**Task prompt:**
In the records below, the line with "5_1_grt: 0.0416 / 0.592 / 4.59 / 0" opens the range and the line with "1290 | 0.340 |" closes it; print that range exactly and nothing else.

[Collected data entries]
*** Begin section ***
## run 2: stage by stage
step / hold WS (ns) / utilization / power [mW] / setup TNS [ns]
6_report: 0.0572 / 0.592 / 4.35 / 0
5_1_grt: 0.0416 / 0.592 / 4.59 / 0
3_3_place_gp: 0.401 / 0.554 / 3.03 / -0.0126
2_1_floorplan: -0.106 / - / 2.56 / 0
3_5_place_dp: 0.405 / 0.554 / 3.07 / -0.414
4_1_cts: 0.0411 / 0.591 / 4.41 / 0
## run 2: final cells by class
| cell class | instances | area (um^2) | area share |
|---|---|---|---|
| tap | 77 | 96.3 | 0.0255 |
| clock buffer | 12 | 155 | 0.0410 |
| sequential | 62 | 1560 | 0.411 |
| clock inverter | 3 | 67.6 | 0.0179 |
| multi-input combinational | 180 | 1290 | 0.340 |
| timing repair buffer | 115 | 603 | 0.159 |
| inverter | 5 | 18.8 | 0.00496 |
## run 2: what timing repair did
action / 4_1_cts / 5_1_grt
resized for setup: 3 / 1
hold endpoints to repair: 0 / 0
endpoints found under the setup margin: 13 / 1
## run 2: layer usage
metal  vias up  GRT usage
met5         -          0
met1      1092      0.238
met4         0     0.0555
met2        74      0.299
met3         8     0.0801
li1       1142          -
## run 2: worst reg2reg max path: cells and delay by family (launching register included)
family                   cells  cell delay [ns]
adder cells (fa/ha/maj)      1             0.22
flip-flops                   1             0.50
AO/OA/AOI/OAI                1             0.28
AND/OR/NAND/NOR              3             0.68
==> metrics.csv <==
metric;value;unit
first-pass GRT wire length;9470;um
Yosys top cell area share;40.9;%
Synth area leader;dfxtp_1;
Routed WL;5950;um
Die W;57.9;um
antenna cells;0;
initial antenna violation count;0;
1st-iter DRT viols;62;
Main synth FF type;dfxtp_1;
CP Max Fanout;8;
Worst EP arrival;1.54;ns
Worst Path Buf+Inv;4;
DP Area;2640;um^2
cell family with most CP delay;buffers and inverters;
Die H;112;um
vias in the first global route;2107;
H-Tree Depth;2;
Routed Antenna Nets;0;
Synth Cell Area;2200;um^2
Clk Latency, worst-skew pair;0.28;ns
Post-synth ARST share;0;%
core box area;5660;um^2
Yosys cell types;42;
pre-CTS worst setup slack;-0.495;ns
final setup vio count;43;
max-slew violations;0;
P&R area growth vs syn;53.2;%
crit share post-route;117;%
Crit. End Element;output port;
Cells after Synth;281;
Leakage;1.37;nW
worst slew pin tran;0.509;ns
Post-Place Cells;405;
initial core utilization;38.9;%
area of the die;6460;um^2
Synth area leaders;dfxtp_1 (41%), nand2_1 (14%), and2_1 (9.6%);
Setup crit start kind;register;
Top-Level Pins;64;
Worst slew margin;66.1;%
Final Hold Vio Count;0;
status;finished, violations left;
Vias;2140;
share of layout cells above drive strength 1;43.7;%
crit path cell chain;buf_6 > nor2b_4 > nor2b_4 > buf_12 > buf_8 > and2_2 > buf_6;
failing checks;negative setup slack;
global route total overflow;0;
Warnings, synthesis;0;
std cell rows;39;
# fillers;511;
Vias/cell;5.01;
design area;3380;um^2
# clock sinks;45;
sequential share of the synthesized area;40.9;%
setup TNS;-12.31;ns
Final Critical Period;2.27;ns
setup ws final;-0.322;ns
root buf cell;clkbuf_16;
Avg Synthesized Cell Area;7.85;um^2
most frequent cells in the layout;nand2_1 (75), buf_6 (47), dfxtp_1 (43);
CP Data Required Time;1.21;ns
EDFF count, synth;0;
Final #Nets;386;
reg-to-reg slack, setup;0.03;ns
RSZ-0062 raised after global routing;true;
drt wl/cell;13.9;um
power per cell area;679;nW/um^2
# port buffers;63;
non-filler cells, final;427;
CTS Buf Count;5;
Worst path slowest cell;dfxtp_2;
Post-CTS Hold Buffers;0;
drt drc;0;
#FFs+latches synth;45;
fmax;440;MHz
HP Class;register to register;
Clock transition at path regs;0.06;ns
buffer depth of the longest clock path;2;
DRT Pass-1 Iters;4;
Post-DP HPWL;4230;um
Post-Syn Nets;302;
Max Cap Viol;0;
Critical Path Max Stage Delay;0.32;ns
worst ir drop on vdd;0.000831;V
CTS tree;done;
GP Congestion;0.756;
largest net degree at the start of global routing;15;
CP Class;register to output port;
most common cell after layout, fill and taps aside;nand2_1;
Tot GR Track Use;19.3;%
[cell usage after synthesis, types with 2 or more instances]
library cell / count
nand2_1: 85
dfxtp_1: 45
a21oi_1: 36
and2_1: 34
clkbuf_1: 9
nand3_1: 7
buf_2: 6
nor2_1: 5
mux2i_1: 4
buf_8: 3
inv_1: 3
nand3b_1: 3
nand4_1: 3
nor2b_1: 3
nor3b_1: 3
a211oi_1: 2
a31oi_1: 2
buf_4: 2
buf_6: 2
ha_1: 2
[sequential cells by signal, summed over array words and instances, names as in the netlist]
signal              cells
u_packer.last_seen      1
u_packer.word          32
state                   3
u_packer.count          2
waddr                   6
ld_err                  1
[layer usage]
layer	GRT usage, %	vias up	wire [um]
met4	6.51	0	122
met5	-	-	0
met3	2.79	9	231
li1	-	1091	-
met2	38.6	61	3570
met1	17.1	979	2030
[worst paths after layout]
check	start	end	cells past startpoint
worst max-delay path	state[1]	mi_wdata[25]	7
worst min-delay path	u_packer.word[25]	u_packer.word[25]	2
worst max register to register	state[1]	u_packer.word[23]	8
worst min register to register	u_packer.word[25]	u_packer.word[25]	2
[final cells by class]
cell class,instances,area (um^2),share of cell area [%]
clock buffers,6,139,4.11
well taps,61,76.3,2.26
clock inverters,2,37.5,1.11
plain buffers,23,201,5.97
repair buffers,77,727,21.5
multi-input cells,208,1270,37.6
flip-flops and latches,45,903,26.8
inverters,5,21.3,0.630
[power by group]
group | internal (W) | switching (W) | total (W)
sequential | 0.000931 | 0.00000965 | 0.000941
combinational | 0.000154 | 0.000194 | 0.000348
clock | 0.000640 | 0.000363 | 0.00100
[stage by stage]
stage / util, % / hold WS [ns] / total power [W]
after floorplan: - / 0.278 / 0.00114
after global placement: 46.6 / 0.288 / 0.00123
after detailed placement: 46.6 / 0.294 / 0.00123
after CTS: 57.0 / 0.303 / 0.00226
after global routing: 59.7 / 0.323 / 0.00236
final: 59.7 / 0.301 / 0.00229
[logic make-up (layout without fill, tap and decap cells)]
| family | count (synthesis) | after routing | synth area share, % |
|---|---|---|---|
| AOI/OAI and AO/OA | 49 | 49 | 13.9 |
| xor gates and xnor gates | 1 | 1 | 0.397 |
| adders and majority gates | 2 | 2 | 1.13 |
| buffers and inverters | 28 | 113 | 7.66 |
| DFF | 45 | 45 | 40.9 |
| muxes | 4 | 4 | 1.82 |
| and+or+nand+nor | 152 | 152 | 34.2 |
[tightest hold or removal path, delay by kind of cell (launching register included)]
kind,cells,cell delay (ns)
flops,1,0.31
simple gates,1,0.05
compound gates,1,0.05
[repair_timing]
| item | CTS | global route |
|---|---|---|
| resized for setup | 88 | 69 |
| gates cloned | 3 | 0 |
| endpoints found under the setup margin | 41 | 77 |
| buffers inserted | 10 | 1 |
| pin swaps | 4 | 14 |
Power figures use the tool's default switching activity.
File: src/rtl/fpmul_pkg.sv
// Shared types and constants for the floating-point multiplier scheduler.
package fpmul_pkg;

  localparam int FP_W        = 32;
  localparam int DEF_MUL_LAT = 5;

  // Tags are sized for the largest supported requester count so the types
  // stay fixed regardless of how many requesters an instance uses.
  localparam int MAX_REQ = 8;
  localparam int TAG_W   = $clog2(MAX_REQ);

  typedef logic [TAG_W-1:0] tag_t;

  typedef struct packed {
    logic valid;
    tag_t tag;
  } slot_t;

  // Encode a one-hot grant vector into a requester index.
  function automatic tag_t onehot_to_tag(input logic [MAX_REQ-1:0] oh);
    tag_t t;
    t = '0;
    for (int i = 0; i < MAX_REQ; i++) begin
      if (oh[i]) begin
        t = t | tag_t'(i);
      end
    end
    return t;
  endfunction

endpackage
<file path="config.mk">
export PLATFORM = sky130hd
export DESIGN_NAME = mainfsm
export DESIGN_NICKNAME = d
export VERILOG_FILES = /design/src/rtl/mainfsm_pkg.sv /design/src/rtl/mainfsm.sv
export SDC_FILE = /design/constraint.sdc
export NUM_CORES = 1
export LEC_CHECK = 0
export ABC_CLOCK_PERIOD_IN_PS = 2500
export CAP_MARGIN = 10
export CORE_AREA = 3 3 40 42
export CTS_BUF_LIST = sky130_fd_sc_hd__clkbuf_2 sky130_fd_sc_hd__clkbuf_4 sky130_fd_sc_hd__clkbuf_8
export DETAILED_ROUTE_END_ITERATION = 6
export DIE_AREA = 0 0 43 45
export PLACE_DENSITY = 0.65
export SLEW_MARGIN = 25
export SYNTH_ARGS = -nofsm -noshare
export SYNTH_HDL_FRONTEND = slang
export SYNTH_SLANG_ARGS = --single-unit
</file>
<file path="constraint.sdc">
create_clock -name clk -period 2.5 [get_ports clk]
set_clock_uncertainty 0.2 [all_clocks]
set_input_delay 0.5 -clock clk [delete_from_list [all_inputs] [get_ports clk]]
set_output_delay 0.5 -clock clk [all_outputs]
set_load 0.02 [all_outputs]
</file>
<file path="config.mk">
export PLATFORM = sky130hd
export DESIGN_NAME = serial_io_controller_flat
export DESIGN_NICKNAME = d
export VERILOG_FILES = /design/src/rtl/serial_io_controller_if.sv /design/src/rtl/serial_io_controller.sv /design/src/flat_wrapper.sv
export SDC_FILE = /design/constraint.sdc
export NUM_CORES = 1
export LEC_CHECK = 0
export ABC_AREA = 1
export BUFFER_PORTS_ARGS = -buffer_cell sky130_fd_sc_hd__buf_4
export CAP_MARGIN = 20
export CORE_ASPECT_RATIO = 1.75
export CORE_UTILIZATION = 51
export DETAILED_ROUTE_END_ITERATION = 6
export PLACE_DENSITY = 0.8
export SLEW_MARGIN = 20
export SYNTH_ARGS = -nofsm -noshare
export SYNTH_HDL_FRONTEND = slang
export SYNTH_SLANG_ARGS = --single-unit
</file>
<file path="constraint.sdc">
create_clock -name clk -period 1.85 [get_ports clk]
set_clock_uncertainty 0.2 [all_clocks]
set_input_delay 0 -clock clk [delete_from_list [all_inputs] [get_ports clk]]
set_output_delay 0 -clock clk [all_outputs]
set_load 0.01 [all_outputs]
</file>
<file path="src/rtl/serial_io_controller_if.sv">
// Bundle of memory-side and host-link signals for the serial I/O controller.
// The controller uses the slave modport. The master modport is for whatever drives it, such as data memory or a bench.
interface serial_io_controller_if #(
  parameter int DEPTH_LOG2 = 2
);
  logic [7:0]          mem_wdata_in;
  logic                mem_wren_in;
  logic                mem_rden_in;
  logic [7:0]          mem_rdata_out;
  logic                mem_valid_out;
  logic                mem_ready_out;
  logic [7:0]          tx_data_out;
  logic                tx_valid_out;
  logic                tx_ready_in;
  logic [7:0]          rx_data_in;
  logic                rx_valid_in;
  logic                rx_ready_out;
  logic                clear_flags_in;
  logic [DEPTH_LOG2:0] tx_count_out;
  logic [DEPTH_LOG2:0] rx_count_out;
  logic                tx_overrun_out;
  logic                rx_overrun_out;
  logic                rx_underrun_out;

  modport slave (
    input  mem_wdata_in, mem_wren_in, mem_rden_in, tx_ready_in,
           rx_data_in, rx_valid_in, clear_flags_in,
    output mem_rdata_out, mem_valid_out, mem_ready_out, tx_data_out,
           tx_valid_out, rx_ready_out, tx_count_out, rx_count_out,
           tx_overrun_out, rx_overrun_out, rx_underrun_out
  );

  modport master (
    output mem_wdata_in, mem_wren_in, mem_rden_in, tx_ready_in,
           rx_data_in, rx_valid_in, clear_flags_in,
    input  mem_rdata_out, mem_valid_out, mem_ready_out, tx_data_out,
           tx_valid_out, rx_ready_out, tx_count_out, rx_count_out,
           tx_overrun_out, rx_overrun_out, rx_underrun_out
  );
endinterface

</file>
<file path="src/rtl/serial_io_controller.sv">
// Byte buffering between the memory-stage serial port and a host byte link.
// It has a TX FIFO (CPU to host) and an RX FIFO (host to CPU), plus sticky overrun and underrun flags.

// Handshake rule used throughout: a transfer happens on a rising edge where valid && ready.
// ready and valid come only from registered counts, so a push into a full FIFO is refused even if a pop happens in the same cycle.
module sio_fifo #(
  parameter int DEPTH_LOG2 = 2
) (
  input  logic                clk,
  input  logic                reset,
  input  logic                push,
  input  logic [7:0]          push_data,
  input  logic                pop,
  output logic [7:0]          head,
  output logic                valid,
  output logic                ready,
  output logic [DEPTH_LOG2:0] count
);
  localparam int DEPTH = 1 << DEPTH_LOG2;
  localparam logic [DEPTH_LOG2:0] FULL_COUNT = (DEPTH_LOG2 + 1)'(DEPTH);

  logic [7:0]            storage [DEPTH];
  logic [DEPTH_LOG2-1:0] wr_ptr;
  logic [DEPTH_LOG2-1:0] rd_ptr;
  logic [DEPTH_LOG2:0]   cnt;
  logic                  push_ok;
  logic                  pop_ok;

  assign valid   = (cnt != '0);
  assign ready   = (cnt != FULL_COUNT);
  assign push_ok = push && ready;
  assign pop_ok  = pop && valid;
  assign count   = cnt;
  assign head    = valid ? storage[rd_ptr] : 8'h00;

  always_ff @(posedge clk) begin
    if (!reset && push_ok) begin
      storage[wr_ptr] <= push_data;
    end
  end

  always_ff @(posedge clk) begin
    if (reset) begin
      wr_ptr <= '0;
      rd_ptr <= '0;
      cnt    <= '0;
    end else begin
      if (push_ok) wr_ptr <= wr_ptr + 1'b1;
      if (pop_ok)  rd_ptr <= rd_ptr + 1'b1;
      case ({push_ok, pop_ok})
        2'b10:   cnt <= cnt + 1'b1;
        2'b01:   cnt <= cnt - 1'b1;
        default: cnt <= cnt;
      endcase
    end
  end
endmodule

module serial_io_controller #(
  parameter int DEPTH_LOG2 = 2
) (
  input logic clk,
  input logic reset,
  serial_io_controller_if.slave bus
);
  logic tx_overrun_q;
  logic rx_overrun_q;
  logic rx_underrun_q;
  logic tx_overrun_set;
  logic rx_overrun_set;
  logic rx_underrun_set;

  sio_fifo #(.DEPTH_LOG2(DEPTH_LOG2)) u_tx_fifo (
    .clk       (clk),
    .reset     (reset),
    .push      (bus.mem_wren_in),
    .push_data (bus.mem_wdata_in),
    .pop       (bus.tx_ready_in),
    .head      (bus.tx_data_out),
    .valid     (bus.tx_valid_out),
    .ready     (bus.mem_ready_out),
    .count     (bus.tx_count_out)
  );

  sio_fifo #(.DEPTH_LOG2(DEPTH_LOG2)) u_rx_fifo (
    .clk       (clk),
    .reset     (reset),
    .push      (bus.rx_valid_in),
    .push_data (bus.rx_data_in),
    .pop       (bus.mem_rden_in),
    .head      (bus.mem_rdata_out),
    .valid     (bus.mem_valid_out),
    .ready     (bus.rx_ready_out),
    .count     (bus.rx_count_out)
  );

  assign tx_overrun_set  = bus.mem_wren_in && !bus.mem_ready_out;
  assign rx_overrun_set  = bus.rx_valid_in && !bus.rx_ready_out;
  assign rx_underrun_set = bus.mem_rden_in && !bus.mem_valid_out;

  // If a set event and a clear arrive in the same cycle, the set wins so the event is not lost.
  always_ff @(posedge clk) begin
    if (reset) begin
      tx_overrun_q  <= 1'b0;
      rx_overrun_q  <= 1'b0;
      rx_underrun_q <= 1'b0;
    end else begin
      if (tx_overrun_set)           tx_overrun_q  <= 1'b1;
      else if (bus.clear_flags_in)  tx_overrun_q  <= 1'b0;
      if (rx_overrun_set)           rx_overrun_q  <= 1'b1;
      else if (bus.clear_flags_in)  rx_overrun_q  <= 1'b0;
      if (rx_underrun_set)          rx_underrun_q <= 1'b1;
      else if (bus.clear_flags_in)  rx_underrun_q <= 1'b0;
    end
  end

  assign bus.tx_overrun_out  = tx_overrun_q;
  assign bus.rx_overrun_out  = rx_overrun_q;
  assign bus.rx_underrun_out = rx_underrun_q;
endmodule

</file>
<file path="src/flat_wrapper.sv">
// flat-port wrapper written by rule: the top's interface ports become plain ports
module serial_io_controller_flat 
#(
  parameter int DEPTH_LOG2 = 2
)
  (clk, reset, bus_mem_wdata_in, bus_mem_wren_in, bus_mem_rden_in, bus_tx_ready_in, bus_rx_data_in, bus_rx_valid_in, bus_clear_flags_in, bus_mem_rdata_out, bus_mem_valid_out, bus_mem_ready_out, bus_tx_data_out, bus_tx_valid_out, bus_rx_ready_out, bus_tx_count_out, bus_rx_count_out, bus_tx_overrun_out, bus_rx_overrun_out, bus_rx_underrun_out);
  serial_io_controller_if #(.DEPTH_LOG2(DEPTH_LOG2)) bus_i ();
  input logic clk;
  input logic reset;
  input wire logic [$bits(bus_i.mem_wdata_in)-1:0] bus_mem_wdata_in;
  input wire logic [$bits(bus_i.mem_wren_in)-1:0] bus_mem_wren_in;
  input wire logic [$bits(bus_i.mem_rden_in)-1:0] bus_mem_rden_in;
  input wire logic [$bits(bus_i.tx_ready_in)-1:0] bus_tx_ready_in;
  input wire logic [$bits(bus_i.rx_data_in)-1:0] bus_rx_data_in;
  input wire logic [$bits(bus_i.rx_valid_in)-1:0] bus_rx_valid_in;
  input wire logic [$bits(bus_i.clear_flags_in)-1:0] bus_clear_flags_in;
  output wire logic [$bits(bus_i.mem_rdata_out)-1:0] bus_mem_rdata_out;
  output wire logic [$bits(bus_i.mem_valid_out)-1:0] bus_mem_valid_out;
  output wire logic [$bits(bus_i.mem_ready_out)-1:0] bus_mem_ready_out;
  output wire logic [$bits(bus_i.tx_data_out)-1:0] bus_tx_data_out;
  output wire logic [$bits(bus_i.tx_valid_out)-1:0] bus_tx_valid_out;
  output wire logic [$bits(bus_i.rx_ready_out)-1:0] bus_rx_ready_out;
  output wire logic [$bits(bus_i.tx_count_out)-1:0] bus_tx_count_out;
  output wire logic [$bits(bus_i.rx_count_out)-1:0] bus_rx_count_out;
  output wire logic [$bits(bus_i.tx_overrun_out)-1:0] bus_tx_overrun_out;
  output wire logic [$bits(bus_i.rx_overrun_out)-1:0] bus_rx_overrun_out;
  output wire logic [$bits(bus_i.rx_underrun_out)-1:0] bus_rx_underrun_out;
  assign bus_i.mem_wdata_in = bus_mem_wdata_in;
  assign bus_i.mem_wren_in = bus_mem_wren_in;
  assign bus_i.mem_rden_in = bus_mem_rden_in;
  assign bus_i.tx_ready_in = bus_tx_ready_in;
  assign bus_i.rx_data_in = bus_rx_data_in;
  assign bus_i.rx_valid_in = bus_rx_valid_in;
  assign bus_i.clear_flags_in = bus_clear_flags_in;
  assign bus_mem_rdata_out = bus_i.mem_rdata_out;
  assign bus_mem_valid_out = bus_i.mem_valid_out;
  assign bus_mem_ready_out = bus_i.mem_ready_out;
  assign bus_tx_data_out = bus_i.tx_data_out;
  assign bus_tx_valid_out = bus_i.tx_valid_out;
  assign bus_rx_ready_out = bus_i.rx_ready_out;
  assign bus_tx_count_out = bus_i.tx_count_out;
  assign bus_rx_count_out = bus_i.rx_count_out;
  assign bus_tx_overrun_out = bus_i.tx_overrun_out;
  assign bus_rx_overrun_out = bus_i.rx_overrun_out;
  assign bus_rx_underrun_out = bus_i.rx_underrun_out;
  serial_io_controller #(.DEPTH_LOG2(DEPTH_LOG2)) u_core (.clk(clk), .reset(reset), .bus(bus_i));
endmodule
</file>
===== src/rtl/mux_scan_sequencer.sv =====
// rtl/mux_scan_sequencer.sv - steps a 4:1 mux select through channels 0..3 and captures a snapshot
// Each select is held DWELL cycles; only the last cycle of each dwell is sampled.
module mux_scan_sequencer #(
  parameter int DWELL = 2
) (
  input  logic       clk,
  input  logic       rst_n,
  input  logic       start,
  input  logic       mux_out,
  input  logic       snap_ready,
  output logic [1:0] ss,
  output logic [3:0] snap,
  output logic       snap_valid,
  output logic       busy,
  output logic       overrun
);

  localparam int CW = $clog2(DWELL) + 1;
  localparam logic [CW-1:0] LAST = CW'(DWELL - 1);

  typedef enum logic [1:0] {IDLE, SCAN, OUT} state_t;

  state_t        state, next_state;
  logic [CW-1:0] cnt;
  logic [2:0]    cap;
  logic          dwell_done;
  logic          scan_done;

  always_comb begin
    dwell_done = (state == SCAN) && (cnt == LAST);
    scan_done  = dwell_done && (ss == 2'd3);
    next_state = state;
    case (state)
      IDLE:    if (start) next_state = SCAN;
      SCAN:    if (scan_done) next_state = OUT;
      OUT:     if (snap_ready) next_state = IDLE;
      default: next_state = IDLE;
    endcase
  end

  always_ff @(posedge clk or negedge rst_n) begin
    if (!rst_n) state <= IDLE;
    else        state <= next_state;
  end

  always_ff @(posedge clk or negedge rst_n) begin
    if (!rst_n) begin
      ss         <= 2'd0;
      cnt        <= '0;
      cap        <= 3'd0;
      snap       <= 4'd0;
      snap_valid <= 1'b0;
      overrun    <= 1'b0;
    end else begin
      overrun <= start && (state != IDLE);
      case (state)
        IDLE: begin
          if (start) begin
            ss  <= 2'd0;
            cnt <= '0;
            cap <= 3'd0;
          end
        end
        SCAN: begin
          if (dwell_done) begin
            cnt <= '0;
            if (ss == 2'd3) begin
              // Channel 3 goes straight into the snapshot, bypassing cap.
              snap       <= {mux_out, cap};
              snap_valid <= 1'b1;
              ss         <= 2'd0;
            end else begin
              cap <= cap | (3'(mux_out) << ss);
              ss  <= ss + 2'd1;
            end
          end else begin
            cnt <= cnt + CW'(1);
          end
        end
        OUT: begin
          if (snap_ready) snap_valid <= 1'b0;
        end
        default: ;
      endcase
    end
  end

  assign busy = (state != IDLE);

endmodule
[config.mk]
export PLATFORM = sky130hd
export DESIGN_NAME = add_seq_ctrl
export DESIGN_NICKNAME = d
export VERILOG_FILES = /design/src/rtl/add_pkg.sv /design/src/rtl/add.sv /design/src/rtl/add_seq_ctrl.sv
export SDC_FILE = /design/constraint.sdc
export NUM_CORES = 1
export LEC_CHECK = 0
export ABC_AREA = 1
export CAP_MARGIN = 20
export CORE_ASPECT_RATIO = 1.25
export CORE_MARGIN = 3
export CORE_UTILIZATION = 47
export DETAILED_ROUTE_END_ITERATION = 8
export HOLD_SLACK_MARGIN = 0.15
export PLACE_DENSITY = 0.82
export SLEW_MARGIN = 20
export SYNTH_ARGS = -nofsm -noshare
export SYNTH_HDL_FRONTEND = slang
export SYNTH_HIERARCHICAL = 1
export SYNTH_SLANG_ARGS = --single-unit
export TNS_END_PERCENT = 20
[constraint.sdc]
create_clock -name clk -period 2.63 [get_ports clk]
set_clock_uncertainty 0.05 [all_clocks]
set_input_delay 0.526 -clock clk [delete_from_list [all_inputs] [get_ports clk]]
set_output_delay 0.526 -clock clk [all_outputs]
set_load 0.005 [all_outputs]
*** End section ***
**Output:**
5_1_grt: 0.0416 / 0.592 / 4.59 / 0
3_3_place_gp: 0.401 / 0.554 / 3.03 / -0.0126
2_1_floorplan: -0.106 / - / 2.56 / 0
3_5_place_dp: 0.405 / 0.554 / 3.07 / -0.414
4_1_cts: 0.0411 / 0.591 / 4.41 / 0
## run 2: final cells by class
| cell class | instances | area (um^2) | area share |
|---|---|---|---|
| tap | 77 | 96.3 | 0.0255 |
| clock buffer | 12 | 155 | 0.0410 |
| sequential | 62 | 1560 | 0.411 |
| clock inverter | 3 | 67.6 | 0.0179 |
| multi-input combinational | 180 | 1290 | 0.340 |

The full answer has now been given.